■ Task prompt: From the entries below, gather each line containing the word "area".

########################################

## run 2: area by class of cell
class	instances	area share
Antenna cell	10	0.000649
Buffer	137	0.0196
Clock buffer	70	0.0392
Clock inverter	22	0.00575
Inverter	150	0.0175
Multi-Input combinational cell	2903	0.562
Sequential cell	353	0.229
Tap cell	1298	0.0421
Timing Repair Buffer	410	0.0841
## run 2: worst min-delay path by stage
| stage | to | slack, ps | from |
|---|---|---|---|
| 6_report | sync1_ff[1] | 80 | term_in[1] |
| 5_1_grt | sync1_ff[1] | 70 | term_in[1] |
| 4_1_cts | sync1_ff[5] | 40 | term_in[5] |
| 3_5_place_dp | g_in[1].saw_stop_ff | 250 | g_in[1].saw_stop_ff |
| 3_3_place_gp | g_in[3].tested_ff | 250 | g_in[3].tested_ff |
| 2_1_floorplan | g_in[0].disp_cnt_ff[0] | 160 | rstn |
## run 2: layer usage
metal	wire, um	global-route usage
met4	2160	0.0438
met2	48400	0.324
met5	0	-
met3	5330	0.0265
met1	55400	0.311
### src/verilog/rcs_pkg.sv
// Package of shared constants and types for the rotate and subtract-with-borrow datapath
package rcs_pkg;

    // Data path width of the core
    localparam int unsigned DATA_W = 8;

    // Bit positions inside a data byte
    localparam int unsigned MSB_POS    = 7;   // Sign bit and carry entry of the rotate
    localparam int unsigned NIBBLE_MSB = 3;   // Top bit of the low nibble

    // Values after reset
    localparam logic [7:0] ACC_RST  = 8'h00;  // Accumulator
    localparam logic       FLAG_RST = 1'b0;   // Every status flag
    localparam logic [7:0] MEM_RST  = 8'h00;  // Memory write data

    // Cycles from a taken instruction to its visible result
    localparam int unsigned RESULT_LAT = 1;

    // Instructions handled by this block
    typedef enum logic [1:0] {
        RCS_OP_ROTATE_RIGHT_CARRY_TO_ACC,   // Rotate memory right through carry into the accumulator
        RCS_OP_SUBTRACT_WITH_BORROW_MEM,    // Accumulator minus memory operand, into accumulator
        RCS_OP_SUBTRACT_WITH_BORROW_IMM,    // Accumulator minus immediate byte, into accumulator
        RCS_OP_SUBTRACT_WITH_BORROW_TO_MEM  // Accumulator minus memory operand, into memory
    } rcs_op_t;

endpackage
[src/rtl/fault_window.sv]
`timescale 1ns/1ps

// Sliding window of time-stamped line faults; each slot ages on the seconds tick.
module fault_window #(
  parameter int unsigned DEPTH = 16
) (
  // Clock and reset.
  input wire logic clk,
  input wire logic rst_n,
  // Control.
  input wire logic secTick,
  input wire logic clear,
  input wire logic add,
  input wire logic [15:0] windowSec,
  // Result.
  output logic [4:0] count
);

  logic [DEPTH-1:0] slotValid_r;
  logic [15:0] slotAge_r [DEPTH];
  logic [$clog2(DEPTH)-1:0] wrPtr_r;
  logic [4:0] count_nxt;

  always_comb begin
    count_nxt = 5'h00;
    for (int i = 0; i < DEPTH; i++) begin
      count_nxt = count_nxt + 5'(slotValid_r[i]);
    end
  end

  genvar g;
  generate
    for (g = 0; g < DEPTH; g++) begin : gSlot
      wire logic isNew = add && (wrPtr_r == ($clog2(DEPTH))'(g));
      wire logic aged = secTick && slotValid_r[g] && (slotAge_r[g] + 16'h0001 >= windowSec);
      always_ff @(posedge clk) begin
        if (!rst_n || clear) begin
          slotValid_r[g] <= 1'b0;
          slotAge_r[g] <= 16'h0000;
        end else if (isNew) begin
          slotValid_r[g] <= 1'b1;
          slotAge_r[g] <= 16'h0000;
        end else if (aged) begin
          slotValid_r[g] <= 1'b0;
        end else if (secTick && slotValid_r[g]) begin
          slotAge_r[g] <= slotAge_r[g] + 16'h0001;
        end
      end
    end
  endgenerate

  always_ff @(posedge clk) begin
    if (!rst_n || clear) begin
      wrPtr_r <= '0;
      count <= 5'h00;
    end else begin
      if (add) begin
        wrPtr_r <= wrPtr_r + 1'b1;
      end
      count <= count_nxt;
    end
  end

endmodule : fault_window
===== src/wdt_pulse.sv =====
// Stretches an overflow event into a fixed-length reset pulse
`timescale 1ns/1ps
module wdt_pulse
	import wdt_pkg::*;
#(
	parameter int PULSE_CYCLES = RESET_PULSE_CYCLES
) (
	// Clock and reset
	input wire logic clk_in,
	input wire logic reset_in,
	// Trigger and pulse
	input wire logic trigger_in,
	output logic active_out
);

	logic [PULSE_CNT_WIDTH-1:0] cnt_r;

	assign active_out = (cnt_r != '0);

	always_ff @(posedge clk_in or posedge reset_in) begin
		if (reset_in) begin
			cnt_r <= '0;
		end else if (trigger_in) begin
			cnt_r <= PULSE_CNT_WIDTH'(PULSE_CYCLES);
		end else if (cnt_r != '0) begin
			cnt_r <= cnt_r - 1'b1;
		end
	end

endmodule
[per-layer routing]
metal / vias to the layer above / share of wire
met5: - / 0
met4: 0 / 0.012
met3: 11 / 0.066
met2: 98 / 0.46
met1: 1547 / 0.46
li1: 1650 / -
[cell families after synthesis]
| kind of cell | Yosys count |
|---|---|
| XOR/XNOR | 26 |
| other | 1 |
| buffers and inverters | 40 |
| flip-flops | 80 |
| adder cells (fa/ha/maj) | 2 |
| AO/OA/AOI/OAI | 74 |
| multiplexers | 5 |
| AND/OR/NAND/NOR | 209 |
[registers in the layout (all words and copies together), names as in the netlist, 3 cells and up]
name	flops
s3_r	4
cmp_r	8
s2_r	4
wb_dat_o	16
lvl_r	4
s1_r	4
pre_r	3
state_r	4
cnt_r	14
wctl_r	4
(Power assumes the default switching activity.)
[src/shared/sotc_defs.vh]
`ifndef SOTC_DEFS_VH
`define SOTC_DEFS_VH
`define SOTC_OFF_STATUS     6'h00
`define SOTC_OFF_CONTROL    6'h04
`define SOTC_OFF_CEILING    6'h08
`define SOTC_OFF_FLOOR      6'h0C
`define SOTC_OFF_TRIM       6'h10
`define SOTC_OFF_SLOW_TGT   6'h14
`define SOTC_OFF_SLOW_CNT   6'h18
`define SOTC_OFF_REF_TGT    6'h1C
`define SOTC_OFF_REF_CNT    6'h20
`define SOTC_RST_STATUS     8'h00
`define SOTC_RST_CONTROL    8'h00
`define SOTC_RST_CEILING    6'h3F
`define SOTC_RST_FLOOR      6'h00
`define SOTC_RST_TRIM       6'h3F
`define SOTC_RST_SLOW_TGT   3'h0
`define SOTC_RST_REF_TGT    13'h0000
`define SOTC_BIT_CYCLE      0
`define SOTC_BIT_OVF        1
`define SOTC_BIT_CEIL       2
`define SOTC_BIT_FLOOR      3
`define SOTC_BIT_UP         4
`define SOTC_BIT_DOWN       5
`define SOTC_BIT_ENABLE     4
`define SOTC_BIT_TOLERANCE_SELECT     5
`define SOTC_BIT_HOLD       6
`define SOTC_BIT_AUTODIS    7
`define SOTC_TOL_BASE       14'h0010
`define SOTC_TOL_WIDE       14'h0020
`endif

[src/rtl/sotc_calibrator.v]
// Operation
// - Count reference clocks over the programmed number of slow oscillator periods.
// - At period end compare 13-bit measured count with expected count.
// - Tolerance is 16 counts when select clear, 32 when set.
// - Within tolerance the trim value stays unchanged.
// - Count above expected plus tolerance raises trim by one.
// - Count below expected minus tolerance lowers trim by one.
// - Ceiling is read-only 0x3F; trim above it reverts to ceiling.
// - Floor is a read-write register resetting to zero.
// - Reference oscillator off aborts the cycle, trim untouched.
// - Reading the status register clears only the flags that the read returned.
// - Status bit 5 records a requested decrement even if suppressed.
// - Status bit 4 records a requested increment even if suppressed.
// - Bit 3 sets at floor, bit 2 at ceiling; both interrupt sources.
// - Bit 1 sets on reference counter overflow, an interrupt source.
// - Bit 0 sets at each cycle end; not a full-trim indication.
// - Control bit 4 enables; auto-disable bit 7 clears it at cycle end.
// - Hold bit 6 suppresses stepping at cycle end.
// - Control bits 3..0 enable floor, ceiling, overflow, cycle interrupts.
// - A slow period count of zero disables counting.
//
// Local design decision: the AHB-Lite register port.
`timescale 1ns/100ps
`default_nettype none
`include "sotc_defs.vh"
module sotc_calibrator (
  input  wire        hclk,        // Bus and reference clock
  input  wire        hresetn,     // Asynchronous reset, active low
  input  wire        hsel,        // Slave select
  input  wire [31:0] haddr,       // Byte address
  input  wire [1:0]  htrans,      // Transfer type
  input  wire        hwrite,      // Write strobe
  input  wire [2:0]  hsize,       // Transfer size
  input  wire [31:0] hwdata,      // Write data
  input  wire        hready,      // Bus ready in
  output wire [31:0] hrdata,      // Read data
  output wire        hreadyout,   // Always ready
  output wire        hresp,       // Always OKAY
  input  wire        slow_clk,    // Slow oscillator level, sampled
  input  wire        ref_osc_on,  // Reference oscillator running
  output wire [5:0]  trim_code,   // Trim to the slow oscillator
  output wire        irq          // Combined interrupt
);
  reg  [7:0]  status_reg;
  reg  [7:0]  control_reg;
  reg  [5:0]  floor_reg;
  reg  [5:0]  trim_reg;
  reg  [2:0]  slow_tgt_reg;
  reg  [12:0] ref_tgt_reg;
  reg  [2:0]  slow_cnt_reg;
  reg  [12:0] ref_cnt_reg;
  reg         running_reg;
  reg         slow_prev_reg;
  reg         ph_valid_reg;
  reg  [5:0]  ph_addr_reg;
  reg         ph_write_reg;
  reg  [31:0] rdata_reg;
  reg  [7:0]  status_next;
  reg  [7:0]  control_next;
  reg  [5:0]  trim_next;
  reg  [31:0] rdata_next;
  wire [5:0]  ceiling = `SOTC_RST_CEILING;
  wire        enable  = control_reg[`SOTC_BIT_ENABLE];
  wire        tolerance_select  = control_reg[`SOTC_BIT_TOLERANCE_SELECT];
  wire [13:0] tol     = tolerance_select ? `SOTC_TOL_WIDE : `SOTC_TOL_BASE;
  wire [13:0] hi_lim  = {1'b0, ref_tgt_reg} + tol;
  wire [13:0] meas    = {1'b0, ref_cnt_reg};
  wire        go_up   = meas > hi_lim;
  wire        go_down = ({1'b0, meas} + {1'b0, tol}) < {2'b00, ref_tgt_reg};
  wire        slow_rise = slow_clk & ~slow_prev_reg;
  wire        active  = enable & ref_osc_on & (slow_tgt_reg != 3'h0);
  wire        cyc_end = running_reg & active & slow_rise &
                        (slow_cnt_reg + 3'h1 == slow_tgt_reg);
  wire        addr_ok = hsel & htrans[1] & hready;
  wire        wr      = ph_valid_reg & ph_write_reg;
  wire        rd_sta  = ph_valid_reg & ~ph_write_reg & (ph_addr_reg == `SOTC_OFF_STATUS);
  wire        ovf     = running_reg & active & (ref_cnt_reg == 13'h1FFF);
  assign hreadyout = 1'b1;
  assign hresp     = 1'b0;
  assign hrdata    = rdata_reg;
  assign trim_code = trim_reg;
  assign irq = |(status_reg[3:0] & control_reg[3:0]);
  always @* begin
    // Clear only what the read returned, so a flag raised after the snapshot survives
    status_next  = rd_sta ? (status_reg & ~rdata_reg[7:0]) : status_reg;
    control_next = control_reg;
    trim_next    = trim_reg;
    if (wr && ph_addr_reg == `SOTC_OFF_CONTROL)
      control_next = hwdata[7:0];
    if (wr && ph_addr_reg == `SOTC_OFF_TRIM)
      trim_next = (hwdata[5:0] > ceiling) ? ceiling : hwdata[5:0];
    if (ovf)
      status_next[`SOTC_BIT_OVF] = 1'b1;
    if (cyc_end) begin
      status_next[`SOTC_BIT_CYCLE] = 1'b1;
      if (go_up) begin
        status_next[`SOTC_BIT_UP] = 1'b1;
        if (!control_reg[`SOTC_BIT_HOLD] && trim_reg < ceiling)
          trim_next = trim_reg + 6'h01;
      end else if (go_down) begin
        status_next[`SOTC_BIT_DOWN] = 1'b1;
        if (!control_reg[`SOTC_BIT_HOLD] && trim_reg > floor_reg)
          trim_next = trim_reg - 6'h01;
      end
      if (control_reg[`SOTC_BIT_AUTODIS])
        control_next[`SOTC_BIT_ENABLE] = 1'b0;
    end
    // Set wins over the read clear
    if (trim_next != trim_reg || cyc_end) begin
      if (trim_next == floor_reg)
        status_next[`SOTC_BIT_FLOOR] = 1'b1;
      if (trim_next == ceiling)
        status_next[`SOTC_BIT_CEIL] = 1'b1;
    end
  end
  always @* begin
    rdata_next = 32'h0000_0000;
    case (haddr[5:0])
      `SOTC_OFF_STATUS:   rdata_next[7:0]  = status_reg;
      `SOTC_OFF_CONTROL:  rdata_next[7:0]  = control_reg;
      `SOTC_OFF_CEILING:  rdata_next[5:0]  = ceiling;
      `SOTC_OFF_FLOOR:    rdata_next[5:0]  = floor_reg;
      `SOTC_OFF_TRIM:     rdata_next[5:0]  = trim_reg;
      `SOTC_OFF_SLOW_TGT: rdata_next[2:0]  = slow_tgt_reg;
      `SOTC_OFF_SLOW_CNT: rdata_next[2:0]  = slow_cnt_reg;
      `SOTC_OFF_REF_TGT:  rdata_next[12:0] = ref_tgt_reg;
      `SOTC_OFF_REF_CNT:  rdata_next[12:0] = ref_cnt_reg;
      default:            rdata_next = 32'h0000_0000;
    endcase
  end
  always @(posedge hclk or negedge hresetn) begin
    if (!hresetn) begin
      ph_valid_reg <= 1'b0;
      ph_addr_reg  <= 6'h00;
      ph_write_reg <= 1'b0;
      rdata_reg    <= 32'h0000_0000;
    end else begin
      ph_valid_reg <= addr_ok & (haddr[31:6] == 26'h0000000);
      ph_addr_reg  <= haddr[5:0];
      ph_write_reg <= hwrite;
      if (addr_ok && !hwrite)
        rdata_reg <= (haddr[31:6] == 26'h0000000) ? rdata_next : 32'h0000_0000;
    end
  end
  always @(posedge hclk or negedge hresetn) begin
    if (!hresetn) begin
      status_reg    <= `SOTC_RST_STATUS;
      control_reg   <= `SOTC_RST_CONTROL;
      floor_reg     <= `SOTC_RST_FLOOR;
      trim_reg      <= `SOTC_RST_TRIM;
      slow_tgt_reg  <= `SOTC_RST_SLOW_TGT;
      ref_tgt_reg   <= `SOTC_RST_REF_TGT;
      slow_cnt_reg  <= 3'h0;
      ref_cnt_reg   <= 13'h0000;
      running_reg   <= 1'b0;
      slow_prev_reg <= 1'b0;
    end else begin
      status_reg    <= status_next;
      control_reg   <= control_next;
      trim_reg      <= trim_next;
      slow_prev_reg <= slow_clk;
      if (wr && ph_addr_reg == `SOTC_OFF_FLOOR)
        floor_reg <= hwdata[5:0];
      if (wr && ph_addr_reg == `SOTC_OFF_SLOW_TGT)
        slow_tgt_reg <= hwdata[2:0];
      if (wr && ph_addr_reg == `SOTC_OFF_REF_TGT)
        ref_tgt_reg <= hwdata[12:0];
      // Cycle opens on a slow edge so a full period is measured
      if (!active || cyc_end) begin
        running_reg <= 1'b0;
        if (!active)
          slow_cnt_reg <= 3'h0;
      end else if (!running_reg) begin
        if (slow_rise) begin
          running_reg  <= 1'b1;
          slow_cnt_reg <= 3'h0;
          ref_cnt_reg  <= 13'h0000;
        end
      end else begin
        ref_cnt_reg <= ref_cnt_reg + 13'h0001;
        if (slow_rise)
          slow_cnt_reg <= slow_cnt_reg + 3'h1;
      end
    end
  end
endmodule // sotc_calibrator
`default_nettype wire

########################################

■ Response to the exercise:
## run 2: area by class of cell
class	instances	area share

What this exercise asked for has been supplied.